(Data items)
====

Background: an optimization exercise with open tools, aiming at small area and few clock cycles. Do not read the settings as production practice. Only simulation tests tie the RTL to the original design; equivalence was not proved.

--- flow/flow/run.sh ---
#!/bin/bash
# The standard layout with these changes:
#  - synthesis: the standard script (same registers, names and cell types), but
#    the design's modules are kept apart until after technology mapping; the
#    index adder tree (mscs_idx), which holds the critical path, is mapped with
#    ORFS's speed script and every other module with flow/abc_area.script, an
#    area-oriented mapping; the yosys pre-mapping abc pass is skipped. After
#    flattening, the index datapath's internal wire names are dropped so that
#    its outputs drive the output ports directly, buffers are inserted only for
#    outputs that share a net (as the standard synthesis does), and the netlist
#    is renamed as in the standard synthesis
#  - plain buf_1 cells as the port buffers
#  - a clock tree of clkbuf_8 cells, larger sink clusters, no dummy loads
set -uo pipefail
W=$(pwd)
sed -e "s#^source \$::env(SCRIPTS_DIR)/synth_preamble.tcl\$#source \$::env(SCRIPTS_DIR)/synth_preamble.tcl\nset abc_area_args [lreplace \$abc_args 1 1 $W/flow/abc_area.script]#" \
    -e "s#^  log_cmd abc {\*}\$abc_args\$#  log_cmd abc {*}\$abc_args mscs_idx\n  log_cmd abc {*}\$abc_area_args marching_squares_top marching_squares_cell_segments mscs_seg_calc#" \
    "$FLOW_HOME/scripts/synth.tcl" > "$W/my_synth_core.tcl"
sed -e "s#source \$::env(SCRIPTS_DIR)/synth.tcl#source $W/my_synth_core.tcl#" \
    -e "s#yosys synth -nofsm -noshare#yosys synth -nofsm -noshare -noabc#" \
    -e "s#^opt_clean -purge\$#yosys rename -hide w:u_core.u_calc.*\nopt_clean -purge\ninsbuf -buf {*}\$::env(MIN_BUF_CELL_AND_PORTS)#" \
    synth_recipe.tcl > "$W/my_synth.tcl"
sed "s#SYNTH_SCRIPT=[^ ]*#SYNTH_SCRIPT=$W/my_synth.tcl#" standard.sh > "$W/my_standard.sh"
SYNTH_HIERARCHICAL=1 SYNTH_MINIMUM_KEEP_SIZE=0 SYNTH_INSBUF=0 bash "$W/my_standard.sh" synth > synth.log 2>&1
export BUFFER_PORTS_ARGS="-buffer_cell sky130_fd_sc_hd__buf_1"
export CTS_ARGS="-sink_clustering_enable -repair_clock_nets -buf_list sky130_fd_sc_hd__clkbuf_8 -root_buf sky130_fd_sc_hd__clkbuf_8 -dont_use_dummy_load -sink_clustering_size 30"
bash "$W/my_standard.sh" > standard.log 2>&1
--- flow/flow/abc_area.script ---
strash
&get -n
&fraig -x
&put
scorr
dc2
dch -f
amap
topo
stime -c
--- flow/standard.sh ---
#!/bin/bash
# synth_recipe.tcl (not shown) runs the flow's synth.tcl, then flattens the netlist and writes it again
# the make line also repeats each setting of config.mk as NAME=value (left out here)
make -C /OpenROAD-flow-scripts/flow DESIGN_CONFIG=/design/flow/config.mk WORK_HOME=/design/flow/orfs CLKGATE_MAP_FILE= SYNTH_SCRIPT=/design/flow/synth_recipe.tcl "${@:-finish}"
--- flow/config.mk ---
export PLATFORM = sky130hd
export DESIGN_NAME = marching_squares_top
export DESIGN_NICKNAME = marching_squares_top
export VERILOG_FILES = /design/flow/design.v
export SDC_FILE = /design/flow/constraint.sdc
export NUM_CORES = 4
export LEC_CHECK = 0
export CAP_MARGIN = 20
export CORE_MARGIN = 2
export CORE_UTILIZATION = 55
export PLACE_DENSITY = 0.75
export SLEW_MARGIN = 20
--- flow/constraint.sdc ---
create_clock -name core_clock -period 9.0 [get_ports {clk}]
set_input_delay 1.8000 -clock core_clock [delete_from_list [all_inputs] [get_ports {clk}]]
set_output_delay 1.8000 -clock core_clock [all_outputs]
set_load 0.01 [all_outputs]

====

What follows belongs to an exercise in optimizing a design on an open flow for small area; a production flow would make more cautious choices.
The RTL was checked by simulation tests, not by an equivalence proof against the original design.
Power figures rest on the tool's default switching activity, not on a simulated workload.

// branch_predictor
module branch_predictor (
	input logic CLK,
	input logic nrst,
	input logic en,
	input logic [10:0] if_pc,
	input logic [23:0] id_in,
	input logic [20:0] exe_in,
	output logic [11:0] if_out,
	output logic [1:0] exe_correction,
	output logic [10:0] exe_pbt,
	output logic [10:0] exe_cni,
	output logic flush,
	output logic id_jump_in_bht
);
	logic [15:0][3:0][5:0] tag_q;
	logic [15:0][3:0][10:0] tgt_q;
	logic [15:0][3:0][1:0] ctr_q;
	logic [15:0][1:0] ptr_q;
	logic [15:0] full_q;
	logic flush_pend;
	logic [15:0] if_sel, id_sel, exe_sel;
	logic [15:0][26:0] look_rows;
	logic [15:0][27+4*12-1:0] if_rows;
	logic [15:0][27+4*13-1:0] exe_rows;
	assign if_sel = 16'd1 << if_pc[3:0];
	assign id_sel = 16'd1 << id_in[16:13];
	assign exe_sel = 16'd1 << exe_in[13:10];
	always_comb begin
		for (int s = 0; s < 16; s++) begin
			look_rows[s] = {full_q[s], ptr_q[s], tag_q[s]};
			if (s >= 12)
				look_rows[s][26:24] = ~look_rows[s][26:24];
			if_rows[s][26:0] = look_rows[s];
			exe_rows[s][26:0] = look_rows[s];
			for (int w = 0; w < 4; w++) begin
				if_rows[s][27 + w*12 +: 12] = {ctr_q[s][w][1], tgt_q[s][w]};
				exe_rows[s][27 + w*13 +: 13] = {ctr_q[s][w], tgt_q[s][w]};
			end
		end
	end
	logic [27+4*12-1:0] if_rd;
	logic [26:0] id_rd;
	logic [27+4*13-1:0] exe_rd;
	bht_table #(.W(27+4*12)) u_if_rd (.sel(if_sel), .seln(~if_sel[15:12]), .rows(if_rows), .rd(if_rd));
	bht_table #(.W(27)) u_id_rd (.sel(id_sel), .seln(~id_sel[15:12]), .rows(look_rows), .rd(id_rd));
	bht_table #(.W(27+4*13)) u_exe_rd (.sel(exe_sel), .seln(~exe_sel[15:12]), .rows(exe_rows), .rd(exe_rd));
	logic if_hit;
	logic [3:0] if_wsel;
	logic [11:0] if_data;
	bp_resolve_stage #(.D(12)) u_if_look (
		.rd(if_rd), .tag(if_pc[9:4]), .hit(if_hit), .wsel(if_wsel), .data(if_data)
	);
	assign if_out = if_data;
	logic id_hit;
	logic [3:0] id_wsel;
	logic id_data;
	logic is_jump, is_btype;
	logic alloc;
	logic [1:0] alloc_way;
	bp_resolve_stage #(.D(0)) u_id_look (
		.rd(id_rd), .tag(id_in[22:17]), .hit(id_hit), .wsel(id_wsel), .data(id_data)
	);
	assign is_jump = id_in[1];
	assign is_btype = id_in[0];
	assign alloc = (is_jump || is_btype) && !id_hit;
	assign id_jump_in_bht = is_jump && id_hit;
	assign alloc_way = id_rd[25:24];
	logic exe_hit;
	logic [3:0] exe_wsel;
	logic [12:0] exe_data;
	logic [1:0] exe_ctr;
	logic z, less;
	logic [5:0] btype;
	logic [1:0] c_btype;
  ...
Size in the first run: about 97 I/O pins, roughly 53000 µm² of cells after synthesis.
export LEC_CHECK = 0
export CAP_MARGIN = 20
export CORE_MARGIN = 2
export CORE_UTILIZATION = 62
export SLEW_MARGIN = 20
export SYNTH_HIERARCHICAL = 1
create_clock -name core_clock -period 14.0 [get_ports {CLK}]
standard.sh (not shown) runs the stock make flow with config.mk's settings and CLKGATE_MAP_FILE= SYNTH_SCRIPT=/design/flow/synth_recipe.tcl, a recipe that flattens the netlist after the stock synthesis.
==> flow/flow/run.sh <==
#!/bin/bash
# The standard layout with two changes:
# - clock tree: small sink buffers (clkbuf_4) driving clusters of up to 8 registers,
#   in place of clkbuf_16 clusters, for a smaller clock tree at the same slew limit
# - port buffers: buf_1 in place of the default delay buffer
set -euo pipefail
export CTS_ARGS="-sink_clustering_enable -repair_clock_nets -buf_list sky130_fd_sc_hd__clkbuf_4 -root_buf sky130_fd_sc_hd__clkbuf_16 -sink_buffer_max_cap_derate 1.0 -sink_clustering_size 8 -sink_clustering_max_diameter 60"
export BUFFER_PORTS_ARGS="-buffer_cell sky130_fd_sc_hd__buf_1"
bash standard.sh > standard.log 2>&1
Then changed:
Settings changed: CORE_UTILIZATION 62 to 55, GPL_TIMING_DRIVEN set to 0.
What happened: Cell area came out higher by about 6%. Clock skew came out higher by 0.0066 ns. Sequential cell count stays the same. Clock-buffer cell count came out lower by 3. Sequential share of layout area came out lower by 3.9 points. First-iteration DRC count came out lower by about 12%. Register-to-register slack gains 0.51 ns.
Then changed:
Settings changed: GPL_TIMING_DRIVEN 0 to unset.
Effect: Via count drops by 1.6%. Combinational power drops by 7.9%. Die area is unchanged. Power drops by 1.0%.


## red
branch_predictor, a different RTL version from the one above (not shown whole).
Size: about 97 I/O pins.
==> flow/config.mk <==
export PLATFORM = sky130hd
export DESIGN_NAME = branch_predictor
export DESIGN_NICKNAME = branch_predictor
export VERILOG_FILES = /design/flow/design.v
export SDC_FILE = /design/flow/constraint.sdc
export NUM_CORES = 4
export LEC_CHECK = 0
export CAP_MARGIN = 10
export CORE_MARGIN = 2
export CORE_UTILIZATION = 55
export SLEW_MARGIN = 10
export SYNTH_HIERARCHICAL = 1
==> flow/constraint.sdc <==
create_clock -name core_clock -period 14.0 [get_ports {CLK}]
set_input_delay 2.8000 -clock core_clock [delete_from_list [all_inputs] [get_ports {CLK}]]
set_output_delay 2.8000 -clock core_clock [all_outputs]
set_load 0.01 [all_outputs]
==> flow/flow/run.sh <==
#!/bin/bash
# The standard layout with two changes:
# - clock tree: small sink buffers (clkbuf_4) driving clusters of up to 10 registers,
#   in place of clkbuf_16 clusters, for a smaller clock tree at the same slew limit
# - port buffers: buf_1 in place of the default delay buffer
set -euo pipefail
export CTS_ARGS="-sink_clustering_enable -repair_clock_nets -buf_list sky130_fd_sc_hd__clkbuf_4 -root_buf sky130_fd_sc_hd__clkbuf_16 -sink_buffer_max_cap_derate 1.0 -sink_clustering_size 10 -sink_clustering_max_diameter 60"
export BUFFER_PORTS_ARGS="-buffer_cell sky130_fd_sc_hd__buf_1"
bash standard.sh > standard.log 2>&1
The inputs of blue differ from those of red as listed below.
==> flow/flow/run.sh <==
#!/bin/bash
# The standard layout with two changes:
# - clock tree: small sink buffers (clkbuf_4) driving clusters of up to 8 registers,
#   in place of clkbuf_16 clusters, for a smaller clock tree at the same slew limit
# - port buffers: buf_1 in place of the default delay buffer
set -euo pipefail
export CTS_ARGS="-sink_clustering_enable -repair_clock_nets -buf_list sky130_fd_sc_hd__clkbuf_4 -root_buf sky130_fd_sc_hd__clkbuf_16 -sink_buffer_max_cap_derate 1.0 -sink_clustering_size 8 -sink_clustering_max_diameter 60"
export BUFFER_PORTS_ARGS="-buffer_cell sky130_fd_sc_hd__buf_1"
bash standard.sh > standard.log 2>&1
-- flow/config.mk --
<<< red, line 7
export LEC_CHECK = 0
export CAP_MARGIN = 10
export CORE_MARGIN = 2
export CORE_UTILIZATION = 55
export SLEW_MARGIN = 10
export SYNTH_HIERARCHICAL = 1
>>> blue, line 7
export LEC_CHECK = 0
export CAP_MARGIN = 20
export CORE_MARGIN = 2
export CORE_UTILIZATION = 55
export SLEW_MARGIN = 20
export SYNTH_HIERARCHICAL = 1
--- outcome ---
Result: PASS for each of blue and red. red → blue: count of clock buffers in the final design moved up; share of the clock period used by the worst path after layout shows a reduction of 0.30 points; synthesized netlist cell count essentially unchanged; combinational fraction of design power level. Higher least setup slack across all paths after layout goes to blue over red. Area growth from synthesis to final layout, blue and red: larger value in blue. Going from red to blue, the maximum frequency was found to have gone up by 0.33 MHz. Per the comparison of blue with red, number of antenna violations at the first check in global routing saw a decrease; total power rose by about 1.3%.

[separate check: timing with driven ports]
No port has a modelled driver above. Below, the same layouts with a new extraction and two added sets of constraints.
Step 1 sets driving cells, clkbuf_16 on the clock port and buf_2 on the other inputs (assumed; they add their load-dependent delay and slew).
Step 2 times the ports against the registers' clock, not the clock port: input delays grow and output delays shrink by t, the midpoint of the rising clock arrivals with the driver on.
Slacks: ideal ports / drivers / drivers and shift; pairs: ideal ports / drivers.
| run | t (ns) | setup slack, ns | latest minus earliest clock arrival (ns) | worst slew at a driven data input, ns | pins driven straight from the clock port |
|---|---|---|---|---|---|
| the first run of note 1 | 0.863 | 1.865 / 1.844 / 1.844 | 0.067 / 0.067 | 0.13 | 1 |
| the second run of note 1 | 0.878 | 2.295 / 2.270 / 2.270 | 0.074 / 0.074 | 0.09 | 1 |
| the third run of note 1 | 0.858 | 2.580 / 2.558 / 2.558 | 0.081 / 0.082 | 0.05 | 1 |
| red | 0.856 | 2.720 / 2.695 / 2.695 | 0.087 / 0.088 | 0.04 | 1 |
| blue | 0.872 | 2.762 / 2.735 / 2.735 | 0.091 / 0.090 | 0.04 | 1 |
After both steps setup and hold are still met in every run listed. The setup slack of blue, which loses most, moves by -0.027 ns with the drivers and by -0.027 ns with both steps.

====

■ **TRY IT**:
Copy out every line in the records where the word "make" is found.

■ **YOUR SOLUTION**:
# the make line also repeats each setting of config.mk as NAME=value (left out here)
make -C /OpenROAD-flow-scripts/flow DESIGN_CONFIG=/design/flow/config.mk WORK_HOME=/design/flow/orfs CLKGATE_MAP_FILE= SYNTH_SCRIPT=/design/flow/synth_recipe.tcl "${@:-finish}"
What follows belongs to an exercise in optimizing a design on an open flow for small area; a production flow would make more cautious choices.
standard.sh (not shown) runs the stock make flow with config.mk's settings and CLKGATE_MAP_FILE= SYNTH_SCRIPT=/design/flow/synth_recipe.tcl, a recipe that flattens the netlist after the stock synthesis.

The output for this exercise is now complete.